## Work instructions
Pull every line containing "path" from the entries.

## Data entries
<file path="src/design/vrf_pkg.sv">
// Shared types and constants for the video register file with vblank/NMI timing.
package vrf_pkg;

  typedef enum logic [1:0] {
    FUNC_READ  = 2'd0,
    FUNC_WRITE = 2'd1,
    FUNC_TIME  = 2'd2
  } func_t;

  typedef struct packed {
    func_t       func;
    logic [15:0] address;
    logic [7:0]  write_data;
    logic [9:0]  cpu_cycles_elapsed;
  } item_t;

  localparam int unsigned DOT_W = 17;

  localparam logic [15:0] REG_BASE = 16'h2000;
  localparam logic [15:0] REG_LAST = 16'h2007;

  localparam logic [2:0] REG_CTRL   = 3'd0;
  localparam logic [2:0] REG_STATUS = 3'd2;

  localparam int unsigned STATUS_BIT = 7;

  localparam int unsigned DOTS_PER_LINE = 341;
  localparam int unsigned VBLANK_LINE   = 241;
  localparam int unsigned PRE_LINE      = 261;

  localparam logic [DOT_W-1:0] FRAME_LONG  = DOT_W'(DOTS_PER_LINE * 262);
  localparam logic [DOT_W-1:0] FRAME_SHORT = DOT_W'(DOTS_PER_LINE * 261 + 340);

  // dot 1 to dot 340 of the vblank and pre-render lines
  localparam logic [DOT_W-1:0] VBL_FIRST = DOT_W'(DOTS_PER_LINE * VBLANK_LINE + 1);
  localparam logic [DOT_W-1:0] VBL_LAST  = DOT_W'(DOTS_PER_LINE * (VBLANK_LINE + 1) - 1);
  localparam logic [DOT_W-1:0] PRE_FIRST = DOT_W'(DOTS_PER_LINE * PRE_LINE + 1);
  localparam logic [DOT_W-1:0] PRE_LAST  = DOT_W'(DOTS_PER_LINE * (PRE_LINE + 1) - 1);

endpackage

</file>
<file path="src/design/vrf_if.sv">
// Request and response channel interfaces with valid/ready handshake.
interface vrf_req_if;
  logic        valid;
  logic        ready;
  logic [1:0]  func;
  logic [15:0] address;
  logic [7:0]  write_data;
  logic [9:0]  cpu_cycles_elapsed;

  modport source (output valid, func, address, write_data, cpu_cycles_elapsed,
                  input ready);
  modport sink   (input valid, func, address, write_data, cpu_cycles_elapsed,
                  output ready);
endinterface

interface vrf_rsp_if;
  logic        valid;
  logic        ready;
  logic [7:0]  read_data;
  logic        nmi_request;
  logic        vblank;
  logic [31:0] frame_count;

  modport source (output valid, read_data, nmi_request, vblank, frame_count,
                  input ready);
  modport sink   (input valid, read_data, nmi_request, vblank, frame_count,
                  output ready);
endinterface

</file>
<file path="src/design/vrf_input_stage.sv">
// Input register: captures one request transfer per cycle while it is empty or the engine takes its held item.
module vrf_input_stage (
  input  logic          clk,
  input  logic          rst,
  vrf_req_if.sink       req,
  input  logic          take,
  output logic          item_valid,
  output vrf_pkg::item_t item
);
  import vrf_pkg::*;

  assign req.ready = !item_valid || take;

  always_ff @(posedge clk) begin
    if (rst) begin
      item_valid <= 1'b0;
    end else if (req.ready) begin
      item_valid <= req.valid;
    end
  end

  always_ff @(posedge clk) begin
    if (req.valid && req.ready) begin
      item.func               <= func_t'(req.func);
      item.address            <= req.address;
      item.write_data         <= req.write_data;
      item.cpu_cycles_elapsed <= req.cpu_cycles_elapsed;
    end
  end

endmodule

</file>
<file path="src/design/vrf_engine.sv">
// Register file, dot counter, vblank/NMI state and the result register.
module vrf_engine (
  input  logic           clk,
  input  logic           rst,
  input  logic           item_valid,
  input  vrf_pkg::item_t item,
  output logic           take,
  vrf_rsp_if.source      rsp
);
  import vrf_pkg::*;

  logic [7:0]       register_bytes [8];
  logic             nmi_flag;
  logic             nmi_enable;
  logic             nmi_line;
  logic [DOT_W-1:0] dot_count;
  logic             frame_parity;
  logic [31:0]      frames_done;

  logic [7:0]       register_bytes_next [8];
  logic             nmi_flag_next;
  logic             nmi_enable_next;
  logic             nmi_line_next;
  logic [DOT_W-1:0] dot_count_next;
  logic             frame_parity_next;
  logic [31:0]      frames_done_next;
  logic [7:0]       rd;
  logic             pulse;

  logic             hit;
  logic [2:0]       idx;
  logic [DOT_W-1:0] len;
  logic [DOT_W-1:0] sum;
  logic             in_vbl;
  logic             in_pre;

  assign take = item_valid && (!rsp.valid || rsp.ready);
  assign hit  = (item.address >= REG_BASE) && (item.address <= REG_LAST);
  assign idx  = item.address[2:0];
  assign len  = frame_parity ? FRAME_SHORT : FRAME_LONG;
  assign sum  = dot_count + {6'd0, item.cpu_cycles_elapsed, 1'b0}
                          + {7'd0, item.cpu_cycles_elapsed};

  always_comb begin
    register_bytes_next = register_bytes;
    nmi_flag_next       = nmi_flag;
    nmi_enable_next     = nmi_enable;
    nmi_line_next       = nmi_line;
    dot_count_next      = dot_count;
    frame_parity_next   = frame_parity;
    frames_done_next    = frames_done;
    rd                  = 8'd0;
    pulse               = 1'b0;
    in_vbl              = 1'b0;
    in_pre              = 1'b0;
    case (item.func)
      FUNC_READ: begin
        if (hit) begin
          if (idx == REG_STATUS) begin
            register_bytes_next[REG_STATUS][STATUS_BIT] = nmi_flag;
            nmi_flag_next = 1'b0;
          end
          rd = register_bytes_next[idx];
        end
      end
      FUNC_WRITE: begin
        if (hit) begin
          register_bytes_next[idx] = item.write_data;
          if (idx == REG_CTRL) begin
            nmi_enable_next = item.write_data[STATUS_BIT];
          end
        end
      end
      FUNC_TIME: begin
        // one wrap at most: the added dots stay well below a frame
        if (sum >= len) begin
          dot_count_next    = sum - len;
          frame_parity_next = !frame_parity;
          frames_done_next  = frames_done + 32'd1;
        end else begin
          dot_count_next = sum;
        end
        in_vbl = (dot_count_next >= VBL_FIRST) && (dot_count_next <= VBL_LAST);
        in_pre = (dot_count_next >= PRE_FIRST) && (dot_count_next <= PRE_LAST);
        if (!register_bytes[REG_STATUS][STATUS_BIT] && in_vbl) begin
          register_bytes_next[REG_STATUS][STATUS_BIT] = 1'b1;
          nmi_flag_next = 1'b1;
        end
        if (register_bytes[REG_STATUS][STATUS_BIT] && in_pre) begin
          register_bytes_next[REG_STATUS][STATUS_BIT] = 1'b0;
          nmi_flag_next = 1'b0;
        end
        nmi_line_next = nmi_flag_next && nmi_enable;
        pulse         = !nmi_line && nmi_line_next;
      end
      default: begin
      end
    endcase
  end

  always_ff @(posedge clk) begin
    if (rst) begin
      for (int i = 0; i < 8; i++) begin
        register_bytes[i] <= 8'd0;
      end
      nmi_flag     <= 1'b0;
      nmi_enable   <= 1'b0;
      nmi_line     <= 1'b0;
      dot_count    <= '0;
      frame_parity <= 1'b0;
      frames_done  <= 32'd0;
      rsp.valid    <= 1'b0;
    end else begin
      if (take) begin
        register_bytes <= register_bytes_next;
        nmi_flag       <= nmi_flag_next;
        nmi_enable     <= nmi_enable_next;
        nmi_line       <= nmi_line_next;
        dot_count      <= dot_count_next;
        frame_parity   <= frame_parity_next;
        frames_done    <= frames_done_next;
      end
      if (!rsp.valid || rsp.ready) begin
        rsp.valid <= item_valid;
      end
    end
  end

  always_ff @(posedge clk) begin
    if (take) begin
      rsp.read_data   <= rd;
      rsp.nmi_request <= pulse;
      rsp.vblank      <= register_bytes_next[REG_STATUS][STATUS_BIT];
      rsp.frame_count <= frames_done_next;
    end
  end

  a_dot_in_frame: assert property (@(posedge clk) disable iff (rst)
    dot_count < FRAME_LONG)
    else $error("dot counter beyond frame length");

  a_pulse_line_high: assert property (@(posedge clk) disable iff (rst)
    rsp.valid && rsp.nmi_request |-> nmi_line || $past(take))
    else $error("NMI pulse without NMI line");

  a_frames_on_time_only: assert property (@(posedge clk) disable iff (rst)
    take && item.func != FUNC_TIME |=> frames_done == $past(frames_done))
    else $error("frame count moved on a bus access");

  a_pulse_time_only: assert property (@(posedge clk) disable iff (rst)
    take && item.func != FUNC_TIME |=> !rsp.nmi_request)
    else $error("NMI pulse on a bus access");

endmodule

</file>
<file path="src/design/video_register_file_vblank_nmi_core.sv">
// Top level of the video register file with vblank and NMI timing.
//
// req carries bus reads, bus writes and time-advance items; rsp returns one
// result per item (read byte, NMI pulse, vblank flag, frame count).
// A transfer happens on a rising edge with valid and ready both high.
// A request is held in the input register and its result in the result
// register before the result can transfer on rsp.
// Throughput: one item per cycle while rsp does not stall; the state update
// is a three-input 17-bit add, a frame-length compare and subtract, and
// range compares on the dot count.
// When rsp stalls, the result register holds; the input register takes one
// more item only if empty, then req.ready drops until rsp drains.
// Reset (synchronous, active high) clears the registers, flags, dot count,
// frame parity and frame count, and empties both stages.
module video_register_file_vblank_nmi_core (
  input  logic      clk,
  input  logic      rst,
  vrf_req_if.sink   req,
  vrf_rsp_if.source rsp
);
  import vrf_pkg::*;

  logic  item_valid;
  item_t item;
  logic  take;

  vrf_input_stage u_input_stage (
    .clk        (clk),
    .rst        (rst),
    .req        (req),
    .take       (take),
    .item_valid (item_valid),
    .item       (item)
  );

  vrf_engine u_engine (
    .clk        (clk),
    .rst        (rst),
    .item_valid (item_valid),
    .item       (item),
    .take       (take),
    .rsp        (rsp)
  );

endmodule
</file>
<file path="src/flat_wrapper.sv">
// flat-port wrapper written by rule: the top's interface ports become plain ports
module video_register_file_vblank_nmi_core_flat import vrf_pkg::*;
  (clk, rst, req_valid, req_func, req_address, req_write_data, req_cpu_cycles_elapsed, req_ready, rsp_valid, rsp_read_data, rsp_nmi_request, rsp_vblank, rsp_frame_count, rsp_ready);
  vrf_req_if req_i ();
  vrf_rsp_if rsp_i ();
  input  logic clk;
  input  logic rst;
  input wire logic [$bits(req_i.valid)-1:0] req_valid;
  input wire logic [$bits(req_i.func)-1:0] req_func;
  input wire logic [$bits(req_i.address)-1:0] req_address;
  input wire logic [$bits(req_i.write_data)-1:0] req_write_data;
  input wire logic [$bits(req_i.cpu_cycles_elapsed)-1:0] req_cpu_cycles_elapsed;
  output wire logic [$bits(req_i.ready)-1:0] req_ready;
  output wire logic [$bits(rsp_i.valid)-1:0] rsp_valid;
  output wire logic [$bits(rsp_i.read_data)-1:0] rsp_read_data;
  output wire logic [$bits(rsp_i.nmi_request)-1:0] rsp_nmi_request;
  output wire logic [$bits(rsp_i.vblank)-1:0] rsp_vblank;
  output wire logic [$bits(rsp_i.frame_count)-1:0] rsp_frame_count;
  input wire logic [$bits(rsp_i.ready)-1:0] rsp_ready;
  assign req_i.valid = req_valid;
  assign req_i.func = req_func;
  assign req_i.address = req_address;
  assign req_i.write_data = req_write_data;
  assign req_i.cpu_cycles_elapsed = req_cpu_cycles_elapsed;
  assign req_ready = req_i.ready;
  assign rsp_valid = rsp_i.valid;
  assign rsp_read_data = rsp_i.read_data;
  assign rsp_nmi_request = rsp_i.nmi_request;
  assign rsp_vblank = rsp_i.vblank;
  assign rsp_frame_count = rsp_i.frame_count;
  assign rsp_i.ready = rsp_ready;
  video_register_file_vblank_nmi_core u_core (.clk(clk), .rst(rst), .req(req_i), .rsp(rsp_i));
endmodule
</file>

==

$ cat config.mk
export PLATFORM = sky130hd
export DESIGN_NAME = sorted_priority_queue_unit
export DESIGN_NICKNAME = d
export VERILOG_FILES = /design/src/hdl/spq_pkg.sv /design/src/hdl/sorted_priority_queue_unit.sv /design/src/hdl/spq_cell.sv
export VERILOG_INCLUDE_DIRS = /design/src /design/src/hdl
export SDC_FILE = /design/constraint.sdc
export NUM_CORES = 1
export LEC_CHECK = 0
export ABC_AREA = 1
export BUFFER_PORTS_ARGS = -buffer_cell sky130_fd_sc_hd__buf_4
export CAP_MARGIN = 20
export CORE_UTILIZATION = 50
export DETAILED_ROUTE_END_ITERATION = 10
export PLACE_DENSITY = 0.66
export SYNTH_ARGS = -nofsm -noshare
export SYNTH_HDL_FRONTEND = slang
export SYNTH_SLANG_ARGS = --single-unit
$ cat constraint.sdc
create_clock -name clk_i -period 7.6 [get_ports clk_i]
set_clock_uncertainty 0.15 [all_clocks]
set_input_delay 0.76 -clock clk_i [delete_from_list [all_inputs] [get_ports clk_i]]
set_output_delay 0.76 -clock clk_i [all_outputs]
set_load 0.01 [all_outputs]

## Written response
<file path="src/design/vrf_pkg.sv">
<file path="src/design/vrf_if.sv">
<file path="src/design/vrf_input_stage.sv">
<file path="src/design/vrf_engine.sv">
<file path="src/design/video_register_file_vblank_nmi_core.sv">
<file path="src/flat_wrapper.sv">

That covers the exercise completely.